How to light a car?

A car is a chrome ball

A car is essentially a direct reflection of its environment. So the bottom line is, you have to find or create a good looking environment that makes the car look good.


If outside, make the car look good

Can you think of some light source that is pleasant to look at?  The blue sky is basically a big cool soft light, but when seen reflected in a car it looks soft and natural. How about, a blazing sunset, streaks of orange? Some of the best car shots are recorded in this light, very often with the sunset seen directly in the side of the car.


What Color Car Is Best?

Let’s now talk about car colors. With a black car there is no light being reflected from the black color itself, what defines the car to our eye is the reflection. A white car will have the opposite properties. The car will mostly be defined by the light that is reflected off the white paint. This will minimize the reflections of the environment. For this reason a white car is a lot more forgiving when being lit on stage. But it has its own challenges in creating contrast. Brightly colored cars have some of this same characteristic but to a lesser extent.


A car’s blind spots

One of the greatest challenges about shooting car is this.
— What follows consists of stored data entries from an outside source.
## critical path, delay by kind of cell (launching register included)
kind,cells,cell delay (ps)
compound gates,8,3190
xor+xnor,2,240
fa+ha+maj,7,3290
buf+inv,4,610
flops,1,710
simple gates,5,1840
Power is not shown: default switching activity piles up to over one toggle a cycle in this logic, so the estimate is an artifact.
`config.mk`:
```
export PLATFORM = sky130hd
export DESIGN_NAME = soq_cell
export DESIGN_NICKNAME = d
export VERILOG_FILES = /design/src/hdl/sorted_open_list_queue_defines.svh /design/src/hdl/soq_pkg.sv /design/src/hdl/soq_cell.sv
export SDC_FILE = /design/constraint.sdc
export NUM_CORES = 1
export LEC_CHECK = 0
export ABC_AREA = 1
export BUFFER_PORTS_ARGS = -buffer_cell sky130_fd_sc_hd__buf_2
export CAP_MARGIN = 10
export CORE_MARGIN = 4
export CORE_UTILIZATION = 49
export CTS_CLUSTER_SIZE = 16
export DETAILED_ROUTE_END_ITERATION = 8
export HOLD_SLACK_MARGIN = 0.06
export MAX_ROUTING_LAYER = met4
export PLACE_DENSITY_LB_ADDON = 0.3
export SYNTH_ARGS = -nofsm -noshare
export SYNTH_HDL_FRONTEND = slang
export SYNTH_SLANG_ARGS = --single-unit
```
`constraint.sdc`:
```
create_clock -name clock -period 6.77 [get_ports clock]
set_input_delay 2.031 -clock clock [delete_from_list [all_inputs] [get_ports clock]]
set_output_delay 2.031 -clock clock [all_outputs]
set_load 0.05 [all_outputs]
```
`src/hdl/sorted_open_list_queue_defines.svh`:
```
// Assertion macros for the sorted open list queue.
// Included by the top level; depends on nothing else.
`ifndef SORTED_OPEN_LIST_QUEUE_DEFINES_SVH
`define SORTED_OPEN_LIST_QUEUE_DEFINES_SVH

// Same-cycle implication, disabled while reset is high.
`define SOQ_ASSERT_NOW(label, clk, rst, ante, cons, msg) \
   label: assert property (@(posedge clk) disable iff (rst) (ante) |-> (cons)) \
      else $error(msg);

// Next-cycle implication, disabled while reset is high.
`define SOQ_ASSERT_NEXT(label, clk, rst, ante, cons, msg) \
   label: assert property (@(posedge clk) disable iff (rst) (ante) |=> (cons)) \
      else $error(msg);

`endif

```
`src/hdl/soq_pkg.sv`:
```
// Shared sizes, payload types, cell control codes and controller states
// for the sorted open list queue. No dependencies.
`default_nettype none

package soq_pkg;

   localparam int QUEUE_DEPTH = 64;
   localparam int COORD_BITS  = 10;
   localparam int COST_BITS   = 16;
   localparam int CNT_BITS    = $clog2(QUEUE_DEPTH + 1);

   typedef logic [COORD_BITS-1:0] coord_type;
   typedef logic [COST_BITS-1:0]  cost_type;
   typedef logic [CNT_BITS-1:0]   cnt_type;

   typedef enum logic [1:0] {
      OP_PUSH     = 2'd0,
      OP_POP      = 2'd1,
      OP_CONTAINS = 2'd2,
      OP_UPDATE   = 2'd3
   } opcode_type;

   typedef struct packed {
      opcode_type opcode;
      coord_type  x;
      coord_type  y;
      cost_type   dist_req;
      cost_type   priority_req;
      coord_type  parent_x;
      coord_type  parent_y;
   } req_type;

   typedef struct packed {
      coord_type out_x;
      coord_type out_y;
      cost_type  out_dist;
      cost_type  out_priority;
      coord_type out_parent_x;
      coord_type out_parent_y;
      logic      entry_valid;
      logic      found;
      logic      error;
      cnt_type   count;
   } rsp_type;

   typedef struct packed {
      coord_type x;
      coord_type y;
      cost_type  start_dist;
      cost_type  prio;
      coord_type par_x;
      coord_type par_y;
   } entry_type;

   // An entry as it sits in a cell; moved marks an entry hit by a contains or an update.
   typedef struct packed {
      entry_type entry;
      logic      moved;
   } slot_type;

   typedef enum logic [2:0] {
      CELL_HOLD   = 3'd0,
      CELL_PUSH   = 3'd1,
      CELL_POP    = 3'd2,
      CELL_MARK   = 3'd3,
      CELL_UPDATE = 3'd4,
      CELL_SORT   = 3'd5
   } cell_op_type;

   typedef struct packed {
      cell_op_type op;
      entry_type   item;
      logic        phase;
   } cell_ctl_type;

   typedef enum logic [1:0] {
      ST_IDLE   = 2'd0,
      ST_REDUCE = 2'd1,
      ST_SORT   = 2'd2,
      ST_FINISH = 2'd3
   } state_type;

endpackage

`default_nettype wire

```
`src/hdl/soq_cell.sv`:
```
// One cell of the sorted chain: holds a single entry and trades it with its
// neighbors on push, pop and the odd-even exchange passes. Uses soq_pkg.
`default_nettype none

module soq_cell import soq_pkg::*; (
   input  wire logic         clock,
   input  wire cell_ctl_type ctl,
   input  wire logic         occupied,
   input  wire logic         occupied_right,
   input  wire logic         pair_low,
   input  wire slot_type     left_slot,
   input  wire slot_type     right_slot,
   input  wire logic         left_ins,
   input  wire logic         left_swap,
   output      slot_type     slot,
   output      logic         ins,
   output      logic         swap_right
);

   slot_type slot_ff;
   slot_type slot_in;
   logic     hit;

   assign slot = slot_ff;

   // Everything from the first entry of greater priority onward moves right.
   assign ins = !occupied || (slot_ff.entry.prio > ctl.item.prio);

   assign hit = occupied && (slot_ff.entry.x == ctl.item.x) &&
                (slot_ff.entry.y == ctl.item.y);

   // Moved entries sort behind unmoved entries of equal priority.
   assign swap_right = occupied_right &&
                       ((slot_ff.entry.prio > right_slot.entry.prio) ||
                        ((slot_ff.entry.prio == right_slot.entry.prio) &&
                         slot_ff.moved && !right_slot.moved));

   always_comb begin
      slot_in = slot_ff;
      unique case (ctl.op)
         CELL_HOLD: begin
            slot_in = slot_ff;
         end
         CELL_PUSH: begin
            if (ins) begin
               slot_in.entry = left_ins ? left_slot.entry : ctl.item;
               slot_in.moved = 1'b0;
            end
         end
         CELL_POP: begin
            slot_in = right_slot;
         end
         CELL_MARK: begin
            slot_in.moved = hit;
         end
         CELL_UPDATE: begin
            slot_in.moved = hit;
            if (hit) begin
               slot_in.entry.prio  = ctl.item.prio;
               slot_in.entry.par_x = ctl.item.par_x;
               slot_in.entry.par_y = ctl.item.par_y;
            end
         end
         CELL_SORT: begin
            if (pair_low && swap_right) begin
               slot_in = right_slot;
            end else if (!pair_low && left_swap) begin
               slot_in = left_slot;
            end
         end
         default: begin
            slot_in = slot_ff;
         end
      endcase
   end

   always_ff @(posedge clock) begin
      slot_ff <= slot_in;
   end

endmodule

`default_nettype wire

```
; ---- Yosys cells after proc, flatten, opt, wreduce, memory -nomap -nowiden
; Index checks and enable logic that the tools add are counted.
[word_totals]
memories = 0
mem_bits_ro = 0
latchBits = 0
inputBits = 228
output_inout_bits = 75
regBits = 73
mem_bits_rw = 0
wordCells = 47
[classes]
muxes = 8
mul = 0
n_eq_ne = 11
bitwise_logic = 0
n_addsub = 0
shift = 0
reduce_logical = 19
div = 0
order_cmp = 2
[ops]
columns = operator, count
row1 = $mux W73, 3
row2 = $pmux W36 S4, 1
row3 = $pmux W36 S3, 1
row4 = $mux W72, 1
row5 = $mux W36, 1
row6 = $gt A16 B16 Y1, 2
row7 = $eq A10 B10 Y1, 2
row8 = $eq A16 B16 Y1, 1
row9 = $reduce_bool A4 Y1, 2
row10 = $logic_and A1 B1 Y1, 7
row11 = $eq A3 B2 Y1 const B, 2
row12 = $eq A3 B3 Y1 const B, 2
row13 = $reduce_and A3 Y1, 2
row14 = $ne A2 B2 Y1 const B, 2
row15 = $pmux W1 S4, 1
row16 = $reduce_and A4 Y1, 1
row17 = $eq A3 B1 Y1 const B, 1
row18 = $logic_not A1 Y1, 3
row19 = $ne A3 B3 Y1 const B, 1
row20 = $reduce_bool A3 Y1, 1
row21 = $logic_or A1 B1 Y1, 2
row22 = $reduce_or A2 Y1, 1

; ---- Logic depth before layout (Yosys ltp)
; Gate-level depths: netlist of the first run.
[depth]
ltp_word = 8
depth_mapped = 17
mapped_depth_nobuf = 15

; ---- Worst setup path after synthesis of the first run
; No wires, ideal clock.
[synth_timing]
kind = input port to output port
startpoint = in right_slot[24] (netlist name)
endpoint = out swap_right
setup_slack_ps = 1286
n_path_buf = 1
required_ps = 4739
path_stages = 9
arrival_time_ps = 3453
cell_sequence = inv_1 ha_1 nand2_1 inv_1 nand3_1 nor3_2 nand3_1 a21boi_2 buf_2
[synth_between]
elab_chain_len = 5
elab_cells_between_ends = 6
[synth_lines]
columns = item, line
row1 = from (decl), soq_cell.sv:12  ; input wire slot_type right_slot,
row2 = branches (longest 3 deep; another with $gt A16 B16 Y1), --
row3 = $logic_or A1 B1 Y1 *, soq_cell.sv:34  ; ((slot_ff.entry.prio > right_slot.entry.prio) ||
row4 = $logic_and A1 B1 Y1 *, soq_cell.sv:33  ; assign swap_right = occupied_right &&
row5 = to (decl), soq_cell.sv:17  ; output logic swap_right
; Every way passes the cells marked *.

; ---- Worst setup path in the final report of the first run
; Same ends and word-level chain as after synthesis.

==> results of run 1 <==
==> worst paths after layout <==
kind / start / end / slack [ns]
setup / recovery: right_slot[24] / swap_right / 1.06
hold / removal: slot[64] / slot[0] / 0.99
setup reg to reg: slot[24] / slot[26] / 3.26
hold reg to reg: slot[64] / slot[0] / 0.99
==> power breakdown <==
part | switching (mW) | leakage [nW] | internal (mW) | total, mW
clock network | 0.203 | 0.147 | 0.320 | 0.523
registers | 0.0216 | 0.698 | 0.558 | 0.580
logic | 0.423 | 3.88 | 0.193 | 0.616
==> worst max-delay path, stage by stage <==
cell and delay [ns]:
sky130_fd_sc_hd__buf_2 0.10, sky130_fd_sc_hd__inv_1 0.07, sky130_fd_sc_hd__ha_1 0.31, sky130_fd_sc_hd__nand2_1 0.06
sky130_fd_sc_hd__inv_1 0.09, sky130_fd_sc_hd__nand3_1 0.09, sky130_fd_sc_hd__nor3_2 0.19, sky130_fd_sc_hd__nand3_1 0.17
sky130_fd_sc_hd__a21boi_2 0.25, sky130_fd_sc_hd__buf_2 0.32
==> logic make-up after synthesis <==
kind of cell	synth area share
AOI/OAI and AO/OA	0.190
muxes	0.00637
buffers and inverters	0.146
and+or+nand+nor	0.279
DFF	0.310
adders and majority gates	0.0566
xor gates and xnor gates	0.0111
==> through the flow <==
step	instance area (sq um)	total power, mW
2_1_floorplan	7080	1.00
3_3_place_gp	8620	1.19
3_5_place_dp	8620	1.20
4_1_cts	8920	1.72
5_1_grt	8930	1.79
6_report	8930	1.72
==> cell usage after synthesis, types with 13 or more instances <==
master	count	area share
sky130_fd_sc_hd__o22ai_1	17	0.015
sky130_fd_sc_hd__nand4_1	29	0.026
sky130_fd_sc_hd__o21ai_0	52	0.037
sky130_fd_sc_hd__nand3_1	54	0.038
sky130_fd_sc_hd__o21bai_1	24	0.025
sky130_fd_sc_hd__clkbuf_1	44	0.023
sky130_fd_sc_hd__edfxtp_1	73	0.31
sky130_fd_sc_hd__inv_1	192	0.10
sky130_fd_sc_hd__ha_1	32	0.057
sky130_fd_sc_hd__nand3b_1	13	0.014
sky130_fd_sc_hd__a221oi_1	23	0.028
sky130_fd_sc_hd__a211oi_1	24	0.025
sky130_fd_sc_hd__nand2_1	289	0.15
sky130_fd_sc_hd__nor2_1	62	0.033
sky130_fd_sc_hd__o211ai_1	24	0.025
sky130_fd_sc_hd__a21oi_1	37	0.026
==> cell type report <==
class / count / area, sq um
Fill cell: 1332 / 5060
Multi-Input combinational cell: 716 / 3880
Sequential cell: 73 / 2190
Timing Repair Buffer: 312 / 1590
Inverter: 193 / 724
Clock buffer: 11 / 233
Tap cell: 180 / 225
Clock inverter: 4 / 68.8
Antenna cell: 4 / 10.0
==> metal layers <==
metal	part of all wire	track usage	vias up
met5	0	-	-
met4	0.032	0.125	0
met3	0.098	0.0508	65
met2	0.50	0.514	462
met1	0.37	0.353	3772
li1	-	-	3993
==> cells in the final DEF, fill, tap and decap left out, types with 24 or more instances in the layout <==
cell type                  synthesis  routed
sky130_fd_sc_hd__o211ai_1         24      24
sky130_fd_sc_hd__inv_1           192     192
sky130_fd_sc_hd__a21oi_1          37      37
sky130_fd_sc_hd__a211oi_1         24      24
sky130_fd_sc_hd__o21bai_1         24      24
sky130_fd_sc_hd__nor2_1           62      56
sky130_fd_sc_hd__nand2_1         289     289
sky130_fd_sc_hd__nand3_1          54      54
sky130_fd_sc_hd__edfxtp_1         73      73
sky130_fd_sc_hd__buf_2             6     300
sky130_fd_sc_hd__o21ai_0          52      52
sky130_fd_sc_hd__nand4_1          29      29
sky130_fd_sc_hd__ha_1             32      32
==> reports/summary.log, run 1 <==
INFO  critical_path  data_arrival_time_of_the_worst_path=3.68ns
INFO  clock_network  cts_hold_buffers=0
INFO  placed_design  placement.io_buffers=301
INFO  timing         timing.final.ws_setup=1.06ns
INFO  clock_network  cts_buffers=9
INFO  placed_design  gp_congestion=0.890
INFO  clock_network  cts_num_sinks=73
INFO  placed_design  pre_cts_ws=1.08ns
INFO  yosys          postSynth.asyncResetShare=0
INFO  critical_path  setup_crit_end_kind=primary output
INFO  floorplan      rows=43
INFO  placed_design  hpwlAfterDp=17.8mm
INFO  placed_design  placedCellCount=1474
INFO  clock_network  worst_skew_pair.late_latency=0.35ns
INFO  global_routing grt_max_degree=111
INFO  yosys          synth_cells=1047
INFO  critical_path  timing.critical_path.from_type=primary input
INFO  floorplan      die_height=128um
INFO  clock_network  clk_pin_slew=0.06ns
INFO  timing         final.setup.tns=0ns
INFO  finish         areaGrowthSynthToFinish=26.2%
INFO  global_routing first_pass_grt_wire_length=38.4mm
INFO  floorplan      core_area=0.0140sqmm
INFO  yosys          synth_cell_types=34
INFO  routing        route.detailed.drc=0
INFO  timing         timing_worst_slew_pin_value=1.19ns
INFO  min_path       worst_hold_path_type=reg -> reg
INFO  yosys          ys.warnings.count=0
INFO  timing         rsz0062_at_grt=no
INFO  run            max_cap_viol_count=0
INFO  global_routing gr-total-overflow=0
INFO  yosys          syn_nets=1307
INFO  yosys          yosysSeqAreaShare=0.310
INFO  run_status     status=complete, no violations
INFO  finish         final_cells=1493
INFO  floorplan      starting_density_of_the_core=0.506
INFO  timing         hold_viol_final=0
INFO  timing         max-slew-margin-rel=0.204
INFO  critical_path  critical_path_start_end_classification=in -> out
INFO  clock_network  cts-htree-levels=3
INFO  critical_path  reg2reg_depth=12
INFO  timing         setup_viol_count_final=0
INFO  floorplan      num_io_pins=303
INFO  floorplan      chip_width=128um
INFO  routing        dr.pass1.iters=5
INFO  clock_network  cts_resized=0
INFO  finish         max_reg_flops=73
INFO  timing         hold_slack=0.994ns
INFO  critical_path  critical_path_required=4.74ns
INFO  power          power.density=193mW/mm^2
INFO  yosys          syn-mean-instance-area=6.76squm
INFO  clock_network  setup_repair_bufs_after_cts=0
INFO  power          max-vdd-ir-drop=0.108mV
INFO  timing         drv_slew=0
INFO  yosys          syn_area=0.00708sqmm
INFO  global_routing grt_use_total=0.302
INFO  min_path       hold_depth=5
INFO  yosys          postSynth.topFlopCell=sky130_fd_sc_hd__edfxtp_1
INFO  global_routing first_global_vias=7885
INFO  power          total_leakage_power=4.72nW
INFO  finish         drive_gt1_frac=0.263
INFO  timing         period_needed=5.71ns
INFO  finish         final_core_utilization=0.638
INFO  global_routing grt_antenna_before_repair=4
INFO  timing         timing.fmax=175MHz
INFO  floorplan      floorplan.die_area=0.0164sqmm
INFO  clock_network  tritoncts=yes
INFO  yosys          yosys_register_bits=73
INFO  routing        detailroute.via_count=8292
INFO  clock_network  clock_path_buffers=2
INFO  routing        first_iter_violations=687
INFO  critical_path  crit_path_max_fanout=3
INFO  clock_network  cts-root-buf=sky130_fd_sc_hd__clkbuf_16
INFO  timing         fin_crit_sh=0.844
INFO  yosys          synth_enable_flop_cells=73
INFO  timing         skew=0.00640ns
INFO  routing        routed_wire_length_per_instance=16.8um
INFO  routing        detail-route-antenna-nets=0
INFO  routing        routed_wl=25.1mm
INFO  routing        detail_route.vias_per_cell=5.55
INFO  finish         final_nets=1565
No activity file was read; power rests on OpenSTA's default activity.
==> inputs of run 2 (changes only) <==
--- a/config.mk
+++ b/config.mk
@@ -9,7 +9,7 @@
 export BUFFER_PORTS_ARGS = -buffer_cell sky130_fd_sc_hd__buf_2
 export CAP_MARGIN = 10
 export CORE_MARGIN = 4
-export CORE_UTILIZATION = 49
+export CORE_UTILIZATION = 45
 export CTS_CLUSTER_SIZE = 16
 export DETAILED_ROUTE_END_ITERATION = 8
 export HOLD_SLACK_MARGIN = 0.06
==> constraint.sdc (replaced) <==
create_clock -name clock -period 5.22 [get_ports clock]
set_input_delay 1.566 -clock clock [delete_from_list [all_inputs] [get_ports clock]]
set_output_delay 1.566 -clock clock [all_outputs]
set_load 0.05 [all_outputs]
==> run 2 against run 1 <==
Die area grew 8.3%. Design area grew 1.0%. Register-to-register slack lost 1.0 ns. Flip-flop and latch count is the same. Clock skew grew 0.0024 ns. Largest power group unchanged.
==> reports/summary.log, run 2 (synthesized netlist as in run 1, its figures left out) <==
INFO  finish         most-common-layout-cells=sky130_fd_sc_hd__buf_2, sky130_fd_sc_hd__nand2_1, sky130_fd_sc_hd__inv_1 [unchanged]
INFO  critical_path  timing.critical_path.cells=buf_2, inv_1, ha_1, nand2_1, inv_1, nand3_1, nor3_2, nand3_1, a21boi_2, buf_2 [unchanged]
INFO  clock_network  clock_path_buffers=2 [unchanged]
INFO  global_routing grt_max_degree=111 [unchanged]
INFO  global_routing grt_use_total=0.278 [was 0.302]
INFO  finish         filler_cell_count=1504 [was 1332]
INFO  critical_path  crit_path_max_fanout=2 [was 3]
INFO  routing        routed_wl=24.8mm [was 25.1 mm]
INFO  run            max_cap_viol_count=0 [unchanged]
INFO  placed_design  pre_cts_ws=0.348ns [was 1.08 ns]
INFO  floorplan      num_io_pins=303 [unchanged]
INFO  floorplan      chip_width=133um [was 128 um]
INFO  routing        detailroute.via_count=8130 [was 8292]
INFO  critical_path  worst_path_dominant_cell_family=simple AND/OR/NAND/NOR gates [was buffers and inverters]
INFO  global_routing grt_antenna_before_repair=8 [was 4]
INFO  global_routing gr-total-overflow=0 [unchanged]
INFO  critical_path  critical_path_start_end_classification=in -> out [unchanged]
INFO  finish         sequential_cell_area=0.00219sqmm [unchanged]
INFO  power          max-vdd-ir-drop=0.143mV [was 0.108 mV]
INFO  timing         drv_slew=0 [unchanged]
INFO  routing        dr.pass1.iters=5 [unchanged]
INFO  floorplan      starting_density_of_the_core=0.462 [was 0.506]
INFO  timing         period_needed=4.91ns
INFO  clock_network  setup_repair_bufs_after_cts=0 [unchanged]
INFO  timing         timing.final.ws_setup=0.310ns [was 1.06 ns]
INFO  finish         max_reg_flops=73 [unchanged]
INFO  critical_path  setup_crit_end_kind=primary output [unchanged]
INFO  critical_path  critical_path_required=3.65ns [was 4.74 ns]
INFO  power          total_power=2.18mW [was 1.72 mW]
INFO  run_status     status=complete, no violations [unchanged]
INFO  routing        route.detailed.drc=0 [unchanged]
INFO  placed_design  hpwlAfterDp=17.8mm [about the same]
INFO  placed_design  placement.io_buffers=301 [unchanged]
INFO  routing        first_iter_violations=723 [was 687]
INFO  clock_network  clk_pin_slew=0.06ns [about the same]
INFO  finish         areaGrowthSynthToFinish=27.5% [was 26.2%]
INFO  finish         most_common_library_cell_in_the_layout_ignoring_fill_and_taps=sky130_fd_sc_hd__buf_2 [unchanged]
INFO  floorplan      core_area=0.0153sqmm [was 0.0140 sq mm]
INFO  floorplan      rows=45 [was 43]
INFO  timing         setup_viol_count_final=0 [unchanged]
INFO  routing        routed_wire_length_per_instance=16.2um [was 16.8 um]
INFO  clock_network  cts-root-buf=sky130_fd_sc_hd__clkbuf_16 [unchanged]
INFO  clock_network  cts_hold_buffers=0 [unchanged]
INFO  timing         hold_viol_final=0 [unchanged]
INFO  timing         max-slew-margin-rel=0.355 [was 0.204]
INFO  critical_path  timing.critical_path.from_type=primary input [unchanged]
INFO  timing         fin_crit_sh=0.941
INFO  floorplan      floorplan.die_area=0.0178sqmm [was 0.0164 sq mm]
INFO  critical_path  cp_slowest_stage_delay=0.35ns [was 0.32 ns]
INFO  global_routing first_global_vias=7777 [was 7885]
INFO  clock_network  cts_resized=0 [unchanged]
INFO  min_path       worst_hold_path_type=reg -> reg [unchanged]
INFO  finish         final_nets=1571 [was 1565]
INFO  clock_network  cts_buffers=9 [unchanged]
INFO  placed_design  gp_congestion=0.902 [was 0.890]
INFO  critical_path  data_arrival_time_of_the_worst_path=3.34ns [was 3.68 ns]
INFO  clock_network  worst_skew_pair.late_latency=0.34ns [was 0.35 ns]
INFO  finish         total_area_of_multi_input_combinational_cells=0.00388sqmm [unchanged]
INFO  finish         drive_gt1_frac=0.267 [was 0.263]
INFO  floorplan      die_height=133um [was 128 um]
INFO  timing         final.setup.tns=0ns [unchanged]
INFO  power          power.density=242mW/mm^2 [was 193 mW/mm^2]
INFO  timing         timing_worst_slew_pin_value=0.967ns [was 1.19 ns]
INFO  clock_network  tritoncts=yes [unchanged]
INFO  global_routing first_pass_grt_wire_length=38.9mm [was 38.4 mm]
INFO  timing         timing.fmax=204MHz
INFO  critical_path  crit_slowest_cell=sky130_fd_sc_hd__a21boi_2 [was sky130_fd_sc_hd__buf_2]
INFO  critical_path  worst-path-buf-inv=4 [unchanged]
INFO  power          total_leakage_power=4.76nW [was 4.72 nW]
INFO  clock_network  cts-htree-levels=3 [unchanged]
INFO  routing        detail-route-antenna-nets=0 [unchanged]
INFO  routing        detail_route.vias_per_cell=5.30 [was 5.55]
INFO  clock_network  cts_num_sinks=73 [unchanged]
INFO  timing         rsz0062_at_grt=no [unchanged]
INFO  timing         skew=0.00884ns [was 0.00640 ns]
-- run 2: cell types whose count changed in the layout (fill, tap and decap cells not counted) --
cell | previous run | this run
sky130_fd_sc_hd__clkinv_2 | 1 | 3
sky130_fd_sc_hd__clkinv_1 | 1 | 2
sky130_fd_sc_hd__bufinv_16 | 2 | 1
sky130_fd_sc_hd__diode_2 | 4 | 8
sky130_fd_sc_hd__clkinv_4 | 0 | 1
sky130_fd_sc_hd__buf_12 | 0 | 1
sky130_fd_sc_hd__buf_4 | 12 | 17
sky130_fd_sc_hd__clkbuf_1 | 2 | 0
-- run 2: worst reg2reg max path, stage by stage (launching register included) --
cell and delay, ns:
sky130_fd_sc_hd__edfxtp_1 0.42, sky130_fd_sc_hd__ha_1 0.32, sky130_fd_sc_hd__nand2_1 0.06, sky130_fd_sc_hd__inv_1 0.06, sky130_fd_sc_hd__nand3_1 0.13, sky130_fd_sc_hd__nor3_2 0.22, sky130_fd_sc_hd__nand3_1 0.20, sky130_fd_sc_hd__nand2_4 0.33
sky130_fd_sc_hd__nand3_4 0.13, sky130_fd_sc_hd__o211ai_1 0.10, sky130_fd_sc_hd__nand2_1 0.17, sky130_fd_sc_hd__nor2_4 0.13, sky130_fd_sc_hd__buf_4 0.32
As we move close to this chrome ball the thing we notice most is “our own reflection”. Luckily most cars are not exactly like chrome balls. As you walk around the car you will notice places where your reflection disappears or is so small that it is not of concern. For example: the four corners, high, looking down on the car, most low angles or backing away from the car using long lens.

One more tip for creating stunning sheet-metal shots is to move the car or move the camera. This movement creates a jewel like quality to the vehicle and greatly enhances the viewer’s ability to see its form.